The fluid is pre-loaded in these cells and the known method can
therefore only be used to inject a relatively small volume of fluid
evenly into the formation, which volume equals that of the cells of
the tube. The known method therefore is not a process where a
significant amount of fluid is transferred via pumping or otherwise
during a prolonged period of time between surface fluid processing
facilities and a subsurface reservoir formation. Furthermore
leaking longitudinal gaps may be formed between the various cells
of the cellular tube, which gaps will reduce the equalization of
the fluid injection into formation layers with different
permeabilities.
[0015] It is also observed that conventional sandscreens may become
plugged with fines that are trapped within the screen. However, in
such case the fines are decreasing the permeability of the sieve
openings of the screen, whereas the permeability of the screen
itself will remain a few thousand Darcy.
DESCRIPTION OF A PREFERRED EMBODIMENT
[0016] The invention will be explained in more detail with
reference to FIG. 1, which shows a well traversing a stratified
reservoir formation.
[0017] The well 1 extends from fluid processing facilities 2 at the
earth surface 3 into a stratified subsurface reservoir formation
4.
[0018] The four strata 4A-D of the formation 4 each have different
permeabilities. Strata 4B and 4D may be oil-bearing strata having a
relatively low permeability of for example less than 10 Darcy.

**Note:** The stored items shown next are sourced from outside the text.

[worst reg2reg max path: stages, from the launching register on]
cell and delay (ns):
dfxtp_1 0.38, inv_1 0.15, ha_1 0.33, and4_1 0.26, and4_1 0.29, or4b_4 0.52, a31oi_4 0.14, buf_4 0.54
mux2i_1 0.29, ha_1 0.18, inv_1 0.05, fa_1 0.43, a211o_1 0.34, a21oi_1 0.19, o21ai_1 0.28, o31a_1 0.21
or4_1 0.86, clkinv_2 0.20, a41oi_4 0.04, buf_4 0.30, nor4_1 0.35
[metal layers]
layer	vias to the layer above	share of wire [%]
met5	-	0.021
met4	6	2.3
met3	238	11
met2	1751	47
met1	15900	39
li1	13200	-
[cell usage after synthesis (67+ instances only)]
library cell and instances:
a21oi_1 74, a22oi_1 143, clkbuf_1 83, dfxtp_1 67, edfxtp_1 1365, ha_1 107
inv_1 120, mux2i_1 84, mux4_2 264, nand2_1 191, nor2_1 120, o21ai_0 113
### config.mk
export PLATFORM = sky130hd
export DESIGN_NAME = chgs_mac
export DESIGN_NICKNAME = d
export VERILOG_FILES = /design/src/sv/chgs_pkg.sv /design/src/sv/chgs_mac.sv
export SDC_FILE = /design/constraint.sdc
export NUM_CORES = 1
export LEC_CHECK = 0
export BUFFER_PORTS_ARGS = -buffer_cell sky130_fd_sc_hd__buf_2
export CAP_MARGIN = 5
export CORE_ASPECT_RATIO = 2
export CORE_UTILIZATION = 33
export DETAILED_ROUTE_END_ITERATION = 10
export PLACE_DENSITY = 0.47
export SETUP_SLACK_MARGIN = 0.3
export SLEW_MARGIN = 20
export SYNTH_ARGS = -nofsm -noshare
export SYNTH_HDL_FRONTEND = slang
export SYNTH_SLANG_ARGS = --single-unit
### constraint.sdc
create_clock -name clk -period 11.7 [get_ports clk]
set_input_delay 2.34 -clock clk [delete_from_list [all_inputs] [get_ports clk]]
set_output_delay 2.34 -clock clk [all_outputs]
set_load 0.01 [all_outputs]
### src/sv/chgs_pkg.sv
// ----------------------------------------------------------------------------
// chgs_pkg
// Shared types and constants of the Graham scan convex hull core.
// ----------------------------------------------------------------------------
package chgs_pkg;

    // Most hull vertices emitted for one set
    localparam int RESULT_CAP = 64;

    // Main sequencer states
    typedef enum logic [4:0] {
        S_LOAD,
        S_ANC_RD,
        S_ANC_CMP,
        S_SORT_RD,
        S_SORT_PT,
        S_SORT_DI,
        S_SORT_CHK,
        S_SORT_J,
        S_SORT_JPT,
        S_SORT_TURN,
        S_SORT_DJ,
        S_SORT_INS,
        S_SCAN_INIT,
        S_SCAN_RD,
        S_SCAN_C,
        S_SCAN_CPT,
        S_SCAN_CHK,
        S_SCAN_TURN,
        S_SCAN_SEC,
        S_SCAN_SECPT,
        S_SCAN_PUSH,
        S_EMIT_RD,
        S_EMIT_V,
        S_EMIT_LD,
        S_EMIT_OUT
    } state_t;

    // Multiply-accumulate unit phases
    typedef enum logic [1:0] {
        MAC_IDLE,
        MAC_P1,
        MAC_P2,
        MAC_P3
    } mac_phase_t;

endpackage

### src/sv/chgs_mac.sv
// ----------------------------------------------------------------------------
// chgs_mac
// Computes a*b + c*d in phases P1 to P3 with one shared multiplier. Serves
// both the cross product sign test and the squared distance.
// ----------------------------------------------------------------------------
module chgs_mac #(
    parameter int OP_W  = 18,
    parameter int RES_W = 37
) (
    input  logic                    clk,
    input  logic                    rst_n,
    input  logic                    start,
    input  logic signed [OP_W-1:0]  a,
    input  logic signed [OP_W-1:0]  b,
    input  logic signed [OP_W-1:0]  c,
    input  logic signed [OP_W-1:0]  d,
    output logic                    done,
    output logic signed [RES_W-1:0] result
);

    chgs_pkg::mac_phase_t phase_reg, phase_next;
    logic                     done_reg;
    logic signed [OP_W-1:0]   a_reg, b_reg, c_reg, d_reg;
    logic signed [OP_W-1:0]   m1, m2;
    logic signed [2*OP_W-1:0] prod_reg;
    logic signed [RES_W-1:0]  acc_reg;

    // Advance through the three multiply phases
    always_comb
    begin
        unique case (phase_reg)
            chgs_pkg::MAC_IDLE: phase_next = start ? chgs_pkg::MAC_P1 : chgs_pkg::MAC_IDLE;
            chgs_pkg::MAC_P1:   phase_next = chgs_pkg::MAC_P2;
            chgs_pkg::MAC_P2:   phase_next = chgs_pkg::MAC_P3;
            chgs_pkg::MAC_P3:   phase_next = chgs_pkg::MAC_IDLE;
            default:            phase_next = chgs_pkg::MAC_IDLE;
        endcase
    end

    always_ff @(posedge clk or negedge rst_n)
    begin
        if (!rst_n)
        begin
            phase_reg <= chgs_pkg::MAC_IDLE;
            done_reg  <= 1'b0;
        end
        else
        begin
            phase_reg <= phase_next;
            done_reg  <= (phase_reg == chgs_pkg::MAC_P3);
        end
    end

    // Pick the operand pair for the current phase
    assign m1 = (phase_reg == chgs_pkg::MAC_P1) ? a_reg : c_reg;
    assign m2 = (phase_reg == chgs_pkg::MAC_P1) ? b_reg : d_reg;

    // Latch operands, multiply, then accumulate
    always_ff @(posedge clk)
    begin
        if (phase_reg == chgs_pkg::MAC_IDLE && start)
        begin
            a_reg <= a;
            b_reg <= b;
            c_reg <= c;
            d_reg <= d;
        end
        prod_reg <= m1 * m2;
        if (phase_reg == chgs_pkg::MAC_P2)
            acc_reg <= RES_W'(prod_reg);
        else if (phase_reg == chgs_pkg::MAC_P3)
            acc_reg <= acc_reg + RES_W'(prod_reg);
    end

    assign done   = done_reg;
    assign result = acc_reg;

endmodule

[0019] Stratum 4A may be gas-bearing and stratum 4C may be
water-bearing and these strata may have a permeability of for
example between 10 and 50 Darcy.
[0020] The fluid inflow zone of the well 1 is equipped with a well
lining 5 having a lower permeability than the gas- and
water-bearing strata 4A and 4C. As a result of the low permeability
of the lining 5, which in the example shown will be selected
somewhere between 1 and 50 Darcy, the variation of influx from the
different strata 4A-4D is reduced.
[0021] In order to counteract production losses as a result of the
low permeability of the lining 5 a downhole pump 6 may be installed
in the well.
[0022] If steam, acid or another production stimulation or
treatment fluid is to be injected through the lining 5 into the
formation 4 then the low permeability of the lining 5 will equalize
the fluid injection rate into various strata 4A-4D so that fluid
losses into the most permeable strata 4A and 4 are reduced and an
effective stimulation or treatment of the oil-bearing strata 4B and
4D is established.
[0023] If the formation 4 is fractured or contains cavities the
lining 5 will also equalize the fluid injection rate into the
various strata 4A-4D so that fluid losses into the fracture or
cavities are reduced and an effective stimulation or treatment of
the oil-bearing strata 4B and 4D is established. In such case the
very high permeability of the fracture or cavity will be ignored
and the permeability of the lining 5 will be selected lower than
the permeability of the most permeable unfractured stratum 4A-4D,
which will be less than 50 Darcy.
[0024] The method according to the invention is not only useful for
establishing an equal fluid transfer between an oil or gas
production or fluid injection well and a subsurface oil and/or gas
bearing formation but is also useful for injecting treatment fluids
equally from a clean-up well into a formation which is polluted
with chemicals and to extract these chemicals from the polluted
formation in an equal manner along the length of the clean-up
well.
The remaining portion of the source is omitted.